Wendy Hawthorne

Personal information
- Date of birth: 7 June 1960 (age 64)
- Place of birth: Vancouver, British Columbia, Canada
- Height: 1.73 m (5 ft 8 in)
- Position(s): Goalkeeper

College career
- Years: Team / Apps / (Gls)
- 1980–1984: UBC Thunderbirds

Senior career*
- Years: Team / Apps / (Gls)
- 1985–1986: Richmond Kornerkicks
- 1990–1993: Surrey Marlins
- 1995–2000: UBC Alumni
- 2004–2014: Surrey United

International career
- 1988–1998: Canada / 15 / (0)

= Wendy Hawthorne =

Canadian soccer player (born 1960)

Wendy Hawthorne (born 7 June 1960) is a Canadian former soccer player who played as a goalkeeper. She was a member of the Canada national team that played at the 1995 FIFA Women's World Cup, their first World Cup appearance, and on the team that won the 1998 CONCACAF championship. Hawthorne was awarded British Columbia Soccer's Order of Merit in 1997 and was appointed the province's Soccer Director for 1997–1998.

In 2020, Hawthorne was inducted into British Columbia's Soccer Hall of Fame twice: individually in recognition of her success in winning 11 British Columbia province championships and four Canada national championships, and as part of the Surrey United team that won the provincial championship eleven years in a row.

== Early years ==
At the age of 13, Hawthorne attended UBC soccer camp with Canadian international Brian Budd as her instructor. At 14 or 15, she started playing with a UBC club team, the UBC Thunder Mamas.

== International career ==
Between 1988 and 1998, Hawthorne had 15 appearances with the Canadian women's national soccer team, during which she kept seven clean sheets. Her debut for Canada was on 29 April 1990, when she was 29 years old. Although she did not feature at the 1995 World Cup in Sweden, during her international career, she won three CONCACAF medals with Canada, including silver in 1991, bronze in 1993, and silver in 1994, and was on the team that won the 1998 CONCACAF championship.

== Club career ==
From 1985 to 2004, Hawthorne won 11 BC provincial championships with four different teams, including the Richmond Kornerkicks in 1985 and 1986; with the Surrey Marlins SC in 1991, 1992, and 1993; the Vancouver UBC Alumni in 1996, 1997, 1998, 1999, and 2000; and with the Surrey United SC in 2004. During the provincial championship final in 2004, Hawthorne suffered an injury to her right knee in the second half, but continued playing through overtime because Surrey United's backup goalkeeper was unavailable. At the time, she told the Surrey Leader that she was motivated to continue by the fact that Surrey United had never won the title before. Hawthorne won four Canada Soccer National Championships in 1991, 1992, 1993, and 1996, and was a six-time runner up. When she retired in 2004, she held the record for most clean sheets at the Canada Soccer National Championships, with 23 clean sheets in 39 matches.

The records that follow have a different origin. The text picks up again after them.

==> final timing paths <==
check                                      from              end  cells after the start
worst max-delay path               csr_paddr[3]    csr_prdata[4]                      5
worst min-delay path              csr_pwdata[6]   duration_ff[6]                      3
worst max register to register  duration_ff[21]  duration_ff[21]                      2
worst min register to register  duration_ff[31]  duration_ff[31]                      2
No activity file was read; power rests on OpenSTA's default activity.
==> src/hdl/ibms_pkg.sv <==
// ----------------------------------------------------------------------------
// ibms_pkg
// Shared types and constants of the interval based motion scaler.
// ----------------------------------------------------------------------------
package ibms_pkg;

  localparam int CFG_IDX_W  = 3;
  localparam int CFG_DATA_W = 64;
  localparam int CODE_W     = 16;
  localparam int CODE_CNT_W = 3;
  localparam int DIV_W      = 32;
  localparam int DIV_CNT_W  = 5;

  typedef logic        [7:0]  ev_type_t;
  typedef logic        [15:0] ev_code_t;
  typedef logic signed [15:0] ev_value_t;
  typedef logic        [31:0] tstamp_t;
  typedef logic        [15:0] gain_t;
  typedef logic        [15:0] ms_t;

  localparam gain_t RESET_GAIN = 16'd10;
  localparam ms_t   DIV_TEN    = 16'd10;

  typedef enum logic [CFG_IDX_W-1:0] {
    REG_MATCH_TYPE = 3'd0,
    REG_CODE_TABLE = 3'd1,
    REG_CODES_USED = 3'd2,
    REG_MIN_GAIN   = 3'd3,
    REG_MAX_GAIN   = 3'd4,
    REG_FAST_BOUND = 3'd5,
    REG_SLOW_BOUND = 3'd6
  } cfg_reg_t;

endpackage
--- src/hdl/vmt_pkg.sv ---
package vmt_pkg;

    // sizes fixed by the field formats
    localparam int COORD_W    = 32;
    localparam int COEF_W     = 16;
    localparam int FRAC_BITS  = 12;
    localparam int CFG_W      = 17;
    localparam int CFG_IDX_W  = 3;
    localparam int CFG_DATA_W = 64;
    localparam int PROD_W     = COORD_W + COEF_W;
    localparam int SUM_W      = PROD_W + 2;
    localparam int SHIFT_W    = SUM_W - FRAC_BITS;

    // defaults for top level parameters
    localparam int MAX_VERTICES_DEF = 65536;
    localparam int QUEUE_DEPTH_DEF  = 4;

    // register stages in the back end, output register included
    localparam int BACK_STAGES = 3;

    // reset values of the window registers
    localparam logic [CFG_W-1:0] WINDOW_START_RST = CFG_W'(0);
    localparam logic [CFG_W-1:0] WINDOW_COUNT_RST = CFG_W'(1);
    localparam logic [COEF_W-1:0] COEF_ONE = COEF_W'(1 << FRAC_BITS);

    // configuration register indexes
    typedef enum logic [CFG_IDX_W-1:0] {
        REG_WINDOW_START = 3'd0,
        REG_WINDOW_COUNT = 3'd1,
        REG_MATRIX_ROW0  = 3'd2,
        REG_MATRIX_ROW1  = 3'd3,
        REG_MATRIX_ROW2  = 3'd4,
        REG_MATRIX_ROW3  = 3'd5
    } cfg_reg_t;

    // matrix[r][j] is row r, column j
    typedef logic [3:0][COEF_W-1:0] mat_row_t;
    typedef mat_row_t [3:0] matrix_t;

    typedef struct packed {
        logic signed [COORD_W-1:0] in_x;
        logic signed [COORD_W-1:0] in_y;
        logic signed [COORD_W-1:0] in_z;
        logic signed [COORD_W-1:0] in_w;
        logic                      last_vertex;
    } in_beat_t;

    typedef struct packed {
        logic signed [COORD_W-1:0] out_x;
        logic signed [COORD_W-1:0] out_y;
        logic signed [COORD_W-1:0] out_z;
        logic signed [COORD_W-1:0] out_w;
        logic                      out_last;
    } out_beat_t;

    // classified vertex handed from front to back
    typedef struct packed {
        in_beat_t beat;
        logic     sel;
    } work_t;

    // identity matrix after reset
    function automatic matrix_t identity_matrix();
        matrix_t m;
        m = '0;
        for (int r = 0; r < 4; r++) begin
            m[r][r] = COEF_ONE;
        end
        return m;
    endfunction

endpackage
## config.mk

```make
export PLATFORM = sky130hd
export DESIGN_NAME = vmt_queue
export DESIGN_NICKNAME = d
export VERILOG_FILES = /design/src/hdl/vmt_pkg.sv /design/src/hdl/vmt_queue.sv
export SDC_FILE = /design/constraint.sdc
export NUM_CORES = 1
export LEC_CHECK = 0
export BUFFER_PORTS_ARGS = -buffer_cell sky130_fd_sc_hd__buf_2
export CAP_MARGIN = 5
export CORE_MARGIN = 2
export CORE_UTILIZATION = 54
export CTS_BUF_LIST = sky130_fd_sc_hd__clkbuf_8
export CTS_CLUSTER_DIAMETER = 80
export DETAILED_ROUTE_END_ITERATION = 16
export PLACE_DENSITY = 0.79
export SKIP_CTS_REPAIR_TIMING = 1
export SLEW_MARGIN = 20
export SYNTH_ARGS = -nofsm -noshare
export SYNTH_HDL_FRONTEND = slang
export SYNTH_SLANG_ARGS = --single-unit
```

## constraint.sdc

```tcl
create_clock -name aclk -period 4.3 [get_ports aclk]
set_clock_uncertainty 0.2 [all_clocks]
set_input_delay 0.43 -clock aclk [delete_from_list [all_inputs] [get_ports aclk]]
set_output_delay 0.43 -clock aclk [all_outputs]
set_load 0.05 [all_outputs]
```
[config.mk]
export PLATFORM = sky130hd
export DESIGN_NAME = detection_box_decode_top
export DESIGN_NICKNAME = d
export VERILOG_FILES = /design/src/rtl/dbd_pkg.sv /design/src/rtl/dbd_lane.sv /design/src/rtl/dbd_merge.sv /design/src/rtl/dbd_box_scale.sv /design/src/rtl/detection_box_decode_top.sv
export VERILOG_INCLUDE_DIRS = /design/src /design/src/rtl
export SDC_FILE = /design/constraint.sdc
export NUM_CORES = 2
export LEC_CHECK = 0
export ABC_AREA = 1
export BUFFER_PORTS_ARGS = -buffer_cell sky130_fd_sc_hd__buf_2
export CAP_MARGIN = 20
export CORE_MARGIN = 5
export CORE_UTILIZATION = 45
export DETAILED_ROUTE_END_ITERATION = 12
export GPL_ROUTABILITY_DRIVEN = 0
export GPL_TIMING_DRIVEN = 0
export PLACE_DENSITY = 0.67
export SLEW_MARGIN = 20
export SYNTH_ARGS = -nofsm -noshare
export SYNTH_HDL_FRONTEND = slang
export SYNTH_HIERARCHICAL = 1
export SYNTH_SLANG_ARGS = --single-unit
[constraint.sdc]
create_clock -name clk_i -period 11.15 [get_ports clk_i]
set_input_delay 0.5575 -clock clk_i [delete_from_list [all_inputs] [get_ports clk_i]]
set_output_delay 0.5575 -clock clk_i [all_outputs]
set_load 0.03 [all_outputs]
$ cat src/sv/shake_gas_flame_alarm_unit.sv
`timescale 1ns / 1ps

// Shake, gas and flame alarm. Each sample item enters through a two-entry queue,
// so up to two items are taken while the back end is busy or its result waits.
// A valid sample passes through the back end in steps: one shared multiplier
// squares the three axes in turn, the square root unit resolves one result bit
// per cycle, then come one deviation step, one multiply by 1000, one range check
// and one multiply by the reciprocal of one g, plus one step to load the result
// and one to fetch the next item. A deviation that saturates skips the last
// multiply. An invalid sample goes straight to loading its result. The shake
// flag sets when the deviation reaches the shake threshold and clears below half
// of it or on an invalid sample. Configuration writes take effect at once and are
// meant to be made while no item is in flight; indexes 0 to 3 select, in order,
// the shake threshold, gas threshold, quiet duty and shake duty, and other
// indexes are ignored.
module shake_gas_flame_alarm_unit #(
    parameter int ACCEL_BITS   = 16,
    parameter int ONE_G_COUNTS = 16384,
    parameter int GAS_BITS     = 12
) (
    input  logic                              clk,
    input  logic                              rst_n,
    input  logic                              cfg_we,
    input  logic [saf_pkg::REG_IDX_W-1:0]     cfg_index,
    input  logic [saf_pkg::THR_W-1:0]         cfg_data,
    input  logic                              in_valid,
    output logic                              in_ready,
    input  logic                              accel_valid,
    input  logic signed [ACCEL_BITS-1:0]      accel_x,
    input  logic signed [ACCEL_BITS-1:0]      accel_y,
    input  logic signed [ACCEL_BITS-1:0]      accel_z,
    input  logic                              flame_seen,
    input  logic [GAS_BITS-1:0]               gas_level,
    output logic                              out_valid,
    input  logic                              out_ready,
    output logic [saf_pkg::DEV_MG_W-1:0]      deviation_mg,
    output logic [saf_pkg::DUTY_W-1:0]        led_duty,
    output logic                              shaking,
    output logic [saf_pkg::EVENT_W-1:0]       shake_event,
    output logic [saf_pkg::STATUS_W-1:0]      status_code,
    output logic                              buzzer,
    output logic                              flame_led_on
);
    import saf_pkg::*;

    localparam int ENTRY_W = 3 * ACCEL_BITS + 3;

    cfg_t               cfg_reg;
    logic               q_full;
    logic               q_push;
    logic [ENTRY_W-1:0] q_din;
    logic               q_pop;
    logic               q_not_empty;
    logic [ENTRY_W-1:0] q_dout;
    result_t            result;

    // Configuration registers.
    always_ff @(posedge clk or negedge rst_n)
    begin
        if (!rst_n)
        begin
            cfg_reg.shake_thr  <= RST_SHAKE_THR;
            cfg_reg.gas_thr    <= RST_GAS_THR;
            cfg_reg.quiet_duty <= RST_QUIET_DUTY;
            cfg_reg.shake_duty <= RST_SHAKE_DUTY;
        end
        else if (cfg_we)
        begin
            unique case (cfg_index)
                REG_SHAKE_THR:  cfg_reg.shake_thr  <= cfg_data;
                REG_GAS_THR:    cfg_reg.gas_thr    <= cfg_data;
                REG_QUIET_DUTY: cfg_reg.quiet_duty <= cfg_data[DUTY_W-1:0];
                REG_SHAKE_DUTY: cfg_reg.shake_duty <= cfg_data[DUTY_W-1:0];
                default:        cfg_reg <= cfg_reg;
            endcase
        end
    end

    // Front end: accepts and classifies items.
    saf_front #(
        .ACCEL_BITS (ACCEL_BITS),
        .GAS_BITS   (GAS_BITS)
    ) u_front (
        .in_valid    (in_valid),
        .in_ready    (in_ready),
        .accel_valid (accel_valid),
        .accel_x     (accel_x),
        .accel_y     (accel_y),
        .accel_z     (accel_z),
        .flame_seen  (flame_seen),
        .gas_level   (gas_level),
        .gas_thr     (cfg_reg.gas_thr),
        .q_full      (q_full),
        .q_push      (q_push),
        .q_data      (q_din)
    );

    // Queue between the two ends.
    saf_queue #(
        .WIDTH (ENTRY_W)
    ) u_queue (
        .clk       (clk),
        .rst_n     (rst_n),
        .push      (q_push),
        .din       (q_din),
        .full      (q_full),
        .pop       (q_pop),
        .not_empty (q_not_empty),
        .dout      (q_dout)
    );

    // Back end: magnitude, deviation and alarm decision.
    saf_back #(
        .ACCEL_BITS   (ACCEL_BITS),
        .ONE_G_COUNTS (ONE_G_COUNTS)
    ) u_back (
        .clk       (clk),
        .rst_n     (rst_n),
        .cfg       (cfg_reg),
        .q_valid   (q_not_empty),
        .q_data    (q_dout),
        .q_pop     (q_pop),
        .out_valid (out_valid),
        .out_ready (out_ready),
        .result    (result)
    );

    assign deviation_mg = result.deviation_mg;
    assign led_duty     = result.led_duty;
    assign shaking      = result.shaking;
    assign shake_event  = result.shake_event;
    assign status_code  = result.status_code;
    assign buzzer       = result.buzzer;
    assign flame_led_on = result.flame_led_on;

endmodule
### config.mk
export PLATFORM = sky130hd
export DESIGN_NAME = k_of_n_window_latch_with_timeout_core
export DESIGN_NICKNAME = d
export VERILOG_FILES = /design/src/sv/kwl_pkg.sv /design/src/sv/k_of_n_window_latch_with_timeout_core.sv /design/src/sv/kwl_window.sv /design/src/sv/kwl_live.sv
export VERILOG_INCLUDE_DIRS = /design/src /design/src/sv
export SDC_FILE = /design/constraint.sdc
export NUM_CORES = 1
export LEC_CHECK = 0
export BUFFER_PORTS_ARGS = -buffer_cell sky130_fd_sc_hd__buf_2
export CORE_MARGIN = 2
export CORE_UTILIZATION = 52
export DETAILED_ROUTE_END_ITERATION = 8
export PLACE_DENSITY = 0.74
export SYNTH_ARGS = -nofsm -noshare
export SYNTH_HDL_FRONTEND = slang
export SYNTH_HIERARCHICAL = 1
export SYNTH_SLANG_ARGS = --single-unit
### constraint.sdc
create_clock -name clk_i -period 10.9 [get_ports clk_i]
set_input_delay 2.18 -clock clk_i [delete_from_list [all_inputs] [get_ports clk_i]]
set_output_delay 2.18 -clock clk_i [all_outputs]
set_load 0.01 [all_outputs]
## src/sv/lsdp_pkg.sv

```systemverilog
// Shared types and constants of the delta phi histogram unit.
package lsdp_pkg;

    localparam int NUM_BINS    = 125;
    localparam int COUNT_W     = 32;
    localparam int PT_W        = 16;
    localparam int PHI_W       = 16;
    localparam int BIN_W       = $clog2(NUM_BINS + 1);
    localparam int PROD_W      = PHI_W - 1 + BIN_W;
    localparam int QUEUE_DEPTH = 4;
    localparam int QPTR_W      = $clog2(QUEUE_DEPTH);
    localparam int QCNT_W      = $clog2(QUEUE_DEPTH + 1);

    // Half turn in phi units, held one bit wider than phi.
    localparam logic [PHI_W:0] PHI_PI     = (PHI_W + 1)'(1) << (PHI_W - 1);
    localparam logic [PHI_W:0] PHI_TWO_PI = (PHI_W + 1)'(1) << PHI_W;

    localparam logic [BIN_W-1:0]   OVF_BIN   = BIN_W'(NUM_BINS);
    localparam logic [COUNT_W-1:0] COUNT_MAX = '1;

    // Operation codes of an input item.
    localparam logic OP_TRACK = 1'b0;
    localparam logic OP_READ  = 1'b1;

    // Kind codes of a result item.
    localparam logic KIND_FILL = 1'b0;
    localparam logic KIND_READ = 1'b1;

    // One histogram command passed from the front to the back.
    typedef struct packed {
        logic             kind;
        logic [PHI_W-1:0] dphi;
        logic [BIN_W-1:0] bin;
    } cmd_t;

endpackage

```

## src/sv/lsdp_front.sv

```systemverilog
// Front part: tracks leading and subleading pT, forms folded delta phi and its bin.
module lsdp_front (
    input  logic                         clk,
    input  logic                         rst_n,
    input  logic                         accept,
    input  logic                         operation,
    input  logic [lsdp_pkg::PT_W-1:0]    pt,
    input  logic signed [lsdp_pkg::PHI_W-1:0] phi,
    input  logic                         last_track,
    input  logic [lsdp_pkg::BIN_W-1:0]   read_bin,
    output logic                         push,
    output lsdp_pkg::cmd_t               cmd
);

    logic [lsdp_pkg::PT_W-1:0]         lead_pt_reg, lead_pt_next;
    logic [lsdp_pkg::PT_W-1:0]         sub_pt_reg, sub_pt_next;
    logic signed [lsdp_pkg::PHI_W-1:0] lead_phi_reg, lead_phi_next;
    logic signed [lsdp_pkg::PHI_W-1:0] sub_phi_reg, sub_phi_next;

    logic [lsdp_pkg::PT_W-1:0]         upd_lead_pt, upd_sub_pt;
    logic signed [lsdp_pkg::PHI_W-1:0] upd_lead_phi, upd_sub_phi;
    logic signed [lsdp_pkg::PHI_W:0]   diff;
    logic [lsdp_pkg::PHI_W:0]          mag;
    logic [lsdp_pkg::PHI_W:0]          folded;
    logic [lsdp_pkg::PROD_W-1:0]       prod;
    logic [lsdp_pkg::BIN_W-1:0]        bin;
    logic                              is_track;

    assign is_track = accept && (operation == lsdp_pkg::OP_TRACK);

    // Leader and subleader after this track, with strict compares.
    always_comb
    begin
        upd_lead_pt  = lead_pt_reg;
        upd_lead_phi = lead_phi_reg;
        upd_sub_pt   = sub_pt_reg;
        upd_sub_phi  = sub_phi_reg;
        if (pt > lead_pt_reg)
        begin
            upd_sub_pt   = lead_pt_reg;
            upd_sub_phi  = lead_phi_reg;
            upd_lead_pt  = pt;
            upd_lead_phi = phi;
        end
        else if (pt > sub_pt_reg)
        begin
            upd_sub_pt  = pt;
            upd_sub_phi = phi;
        end
    end

    // Absolute difference, folded into the half turn, then binned.
    always_comb
    begin
        diff = {upd_lead_phi[lsdp_pkg::PHI_W-1], upd_lead_phi}
             - {upd_sub_phi[lsdp_pkg::PHI_W-1], upd_sub_phi};
        mag  = diff[lsdp_pkg::PHI_W] ? (lsdp_pkg::PHI_W + 1)'(-diff)
                                     : (lsdp_pkg::PHI_W + 1)'(diff);
        folded = (mag > lsdp_pkg::PHI_PI) ? (lsdp_pkg::PHI_TWO_PI - mag) : mag;
        prod = lsdp_pkg::PROD_W'(folded[lsdp_pkg::PHI_W-2:0])
             * lsdp_pkg::PROD_W'(lsdp_pkg::NUM_BINS);
        if (folded >= lsdp_pkg::PHI_PI)
        begin
            bin = lsdp_pkg::OVF_BIN;
        end
        else
        begin
            bin = prod[lsdp_pkg::PROD_W-1:lsdp_pkg::PHI_W-1];
        end
    end

    // Per-event state: updated on each track, cleared after the last one.
    always_comb
    begin
        lead_pt_next  = lead_pt_reg;
        lead_phi_next = lead_phi_reg;
        sub_pt_next   = sub_pt_reg;
        sub_phi_next  = sub_phi_reg;
        if (is_track)
        begin
            if (last_track)
            begin
                lead_pt_next  = '0;
                lead_phi_next = '0;
                sub_pt_next   = '0;
                sub_phi_next  = '0;
            end
            else
            begin
                lead_pt_next  = upd_lead_pt;
                lead_phi_next = upd_lead_phi;
                sub_pt_next   = upd_sub_pt;
                sub_phi_next  = upd_sub_phi;
            end
        end
    end

    always_ff @(posedge clk or negedge rst_n)
    begin
        if (!rst_n)
        begin
            lead_pt_reg  <= '0;
            lead_phi_reg <= '0;
            sub_pt_reg   <= '0;
            sub_phi_reg  <= '0;
        end
        else
        begin
            lead_pt_reg  <= lead_pt_next;
            lead_phi_reg <= lead_phi_next;
            sub_pt_reg   <= sub_pt_next;
            sub_phi_reg  <= sub_phi_next;
        end
    end

    // A read or the last track of an event makes one histogram command.
    always_comb
    begin
        push = accept && ((operation == lsdp_pkg::OP_READ) || last_track);
        if (operation == lsdp_pkg::OP_READ)
        begin
            cmd.kind = lsdp_pkg::KIND_READ;
            cmd.dphi = '0;
            cmd.bin  = read_bin;
        end
        else
        begin
            cmd.kind = lsdp_pkg::KIND_FILL;
            cmd.dphi = folded[lsdp_pkg::PHI_W-1:0];
            cmd.bin  = bin;
        end
    end

endmodule

```

## config.mk

```make
export PLATFORM = sky130hd
export DESIGN_NAME = lsdp_front
export DESIGN_NICKNAME = d
export VERILOG_FILES = /design/src/sv/lsdp_pkg.sv /design/src/sv/lsdp_front.sv
export SDC_FILE = /design/constraint.sdc
export NUM_CORES = 1
export LEC_CHECK = 0
export ABC_AREA = 0
export ABC_CLOCK_PERIOD_IN_PS = 22200
export BUFFER_PORTS_ARGS = -buffer_cell sky130_fd_sc_hd__buf_2
export CAP_MARGIN = 20
export CORE_MARGIN = 4
export CORE_UTILIZATION = 50
export CTS_CLUSTER_DIAMETER = 60
export CTS_CLUSTER_SIZE = 28
export DETAILED_ROUTE_END_ITERATION = 16
export MAX_ROUTING_LAYER = met4
export PLACE_DENSITY = 0.7
export SYNTH_ARGS = -nofsm -noshare
export SYNTH_HDL_FRONTEND = slang
export SYNTH_SLANG_ARGS = --single-unit
```

## constraint.sdc

```tcl
create_clock -name clk -period 22.2 [get_ports clk]
set_input_delay 1.11 -clock clk [delete_from_list [all_inputs] [get_ports clk]]
set_output_delay 1.11 -clock clk [all_outputs]
set_load 0.02 [all_outputs]
```

==> results of run 1 <==
## worst max-delay path, delay by kind of cell
kind,cells,cell delay (ps)
multiplexers,2,750
AO/OA/AOI/OAI,26,4680
AND/OR/NAND/NOR,11,2120
buffers and inverters,6,1280
adder cells (fa/ha/maj),8,3270
XOR/XNOR,2,660
## area by class of cell
class                   count  area (µm²)
clock buffers              12       256.5
clock inverters             4       28.78
fillers                  1499        7281
inverters                 125       469.2
multi-input cells         727        6190
flip-flops and latches     64        1602
well taps                 220       275.3
repair buffers             79       422.9
## kinds of logic (layout without fill, tap and decap cells)
| family | count (synthesis) | count (layout) | synth area share, % |
|---|---|---|---|
| compound gates | 242 | 242 | 20.36 |
| xor+xnor | 53 | 53 | 6.494 |
| fa+ha+maj | 143 | 143 | 25.23 |
| buf+inv | 164 | 220 | 7.579 |
| flops | 64 | 64 | 19.02 |
| mux | 66 | 66 | 8.307 |
| simple gates | 223 | 223 | 13.00 |
## layout by cell type (no fill, tap or decap), types with 6 or more instances in the layout
| cell type | Yosys | final |
|---|---|---|
| o21ai_0 | 51 | 51 |
| inv_1 | 123 | 123 |
| nand2b_1 | 9 | 9 |
| xnor2_2 | 6 | 6 |
| nand3_1 | 9 | 9 |
| clkbuf_16 | 0 | 9 |
| a22o_1 | 31 | 31 |
| nand2_1 | 83 | 83 |
| dfrtp_1 | 64 | 64 |
| fa_1 | 45 | 45 |
| mux2_2 | 31 | 31 |
| ha_1 | 97 | 97 |
| a21oi_1 | 38 | 38 |
| nor2b_1 | 12 | 12 |
| and2_1 | 7 | 7 |
| nand4_1 | 11 | 11 |
| xnor2_1 | 33 | 33 |
| o211ai_1 | 8 | 8 |
| buf_4 | 1 | 11 |
| a21o_1 | 16 | 16 |
| o31ai_1 | 21 | 20 |
| mux2i_1 | 35 | 35 |
| xor2_1 | 12 | 12 |
| buf_2 | 9 | 68 |
| nor2_1 | 46 | 46 |
| o21a_1 | 19 | 19 |
| nor3_1 | 12 | 12 |
## stage by stage
step | util [%] | hold slack [ps]
final | 55.94 | 474.6
after global routing | 55.94 | 490.5
after CTS | 55.94 | 475.1
after detailed placement | 54.21 | 463.2
after global placement | 54.21 | 456.5
after floorplan | - | 444.6
## how the worst max path moves through the flow
stage	start	end	slack, ps
4_1_cts	pt[1]	cmd[6]	7210
2_1_floorplan	pt[1]	cmd[5]	8910
3_5_place_dp	pt[1]	cmd[6]	7300
6_report	pt[1]	cmd[6]	7130
5_1_grt	pt[1]	cmd[6]	6330
3_3_place_gp	pt[1]	cmd[6]	7560
## per-layer routing
layer  share of wire (%)  vias up  GRT usage (%)
met4                 1.5        0          5.269
li1                    -     3453              -
met3                 3.6       24          2.557
met1                  46     3305          27.78
met2                  49      146          36.09
met5                   0        -              -
==> run metrics, run 1 <==
CTS Buffer Depth=2; hold path startpoint=sub_phi_reg[12]$_DFFE_PN0P_; max_slew headroom=35.87%; final setup margin=7131 ps; post-synth top area share=19.02%; Hold Vio Cnt, Final=0; Crit path arrival time=13960 ps; Peak Freq=66.36 MHz; FFs w/ async S/R, synth=100.0%; CTS Buf Count=9; fin crit period=15070 ps; warnings from Yosys=0; Layout area overhead=9.793%; CTS tree=built; post-CTS resize count=0; Synth Area per Inst=8.816 µm²; count of unique library cells instantiated by Yosys=86; Seq/Total Area, Yosys=19.02%; crit-path max FO=45; vias in the first global route=6672; measured slew at the worst slew-check pin=961.5 ps; dpl hpwl=15.01 mm; root buffer cell=clkbuf_16; reg2reg end=lead_pt_reg[0]$_DFFE_PN0P_; first-pass GRT wire length=32.20 mm; CP max-delay cell=buf_4; Critical Path RT=21090 ps; Top-Level Pins=69; Seq cells post-synth=64; Placed Cells=1215; Synth Instances=955; final worst-path cycle share=67.88%; R2R depth=16; CP max stage delay=640 ps; Initial Util=50.95%; share of cells above drive strength 1=15.53%; # clock sinks=64; # nets final=1192; max_cap viols=0; type of origin of the critical path=primary input; std cell rows=47; # diodes=0; Hold Path End=sub_phi_reg[12]$_DFFE_PN0P_; Syn Std Cell Area=8419 µm²; Syn Nets=1141; Setup Total Neg Slack=0 ps; CP endpoint kind=output pin; setup violators final=0; final wirelength=18.94 mm; Clock Latency Late Sink=340 ps; DR iter-0 viols=429; Placer Congestion=0.9646; R2R setup slack=18020 ps; Antenna Nets Post-Route=0; Hold Path Class=flop to flop; post-CTS setup buffer count=0; vias per inst=5.628; most used cell along the critical path=o21a_1; Die Y=137.8 µm; most numerous cell in the Yosys netlist=inv_1; hold bufs inserted after CTS=0; Final Cell Area=9244 µm²; Synth area leaders=dfrtp_1 (19%), ha_1 (14%), fa_1 (11%); Synth area leader=dfrtp_1; Clock Skews=8.939 ps; largest net degree at the start of global routing=65; DRC Markers=0; die width=137.8 µm; GRT Overall Usage=21.47%; wire per inst=15.39 µm; placed inst area=8959 µm²; PortBufs=68; RSZ-0062 raised after global routing=false; Synth Flop Type=dfrtp_1; R2R Path Start=lead_pt_reg[1]$_DFFE_PN0P_; Placeable Area=16520 µm²; total congestion overflow=0; status=complete, no violations; Post-synth top cells=inv_1 (123), ha_1 (97), nand2_1 (83); full die area=18980 µm²; Setup WS pre-CTS=7304 ps; htree depth=3; First-pass DRT Iterations=5; Setup CP Type=primary input to output pin; routed vias=6928; max-slew violation count=0; Post-synth EDFFs=0; post-route non-filler standard cell count=1231; clock-pin slew on the worst setup and hold paths=50 ps; antenna violations before repair=0; Min-Delay Path Depth=2
Power of run 1 is not shown: default switching activity piles up to over one toggle a cycle in this logic, so the estimate is an artifact.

== Other career activity ==
Hawthorne had worked for the Vancouver area transit police since the mid-1980s, and once served as head of BC Transit's anti-vandalism squad. She played as a goalkeeper for a women's soccer team including members of Vancouver Police Department, the RCMP, and other municipal detachments. For several years, she also played with the Vancouver Police Justice team in the men's league. In 2018, she won the Canadian Transit Leadership Award in Excellence.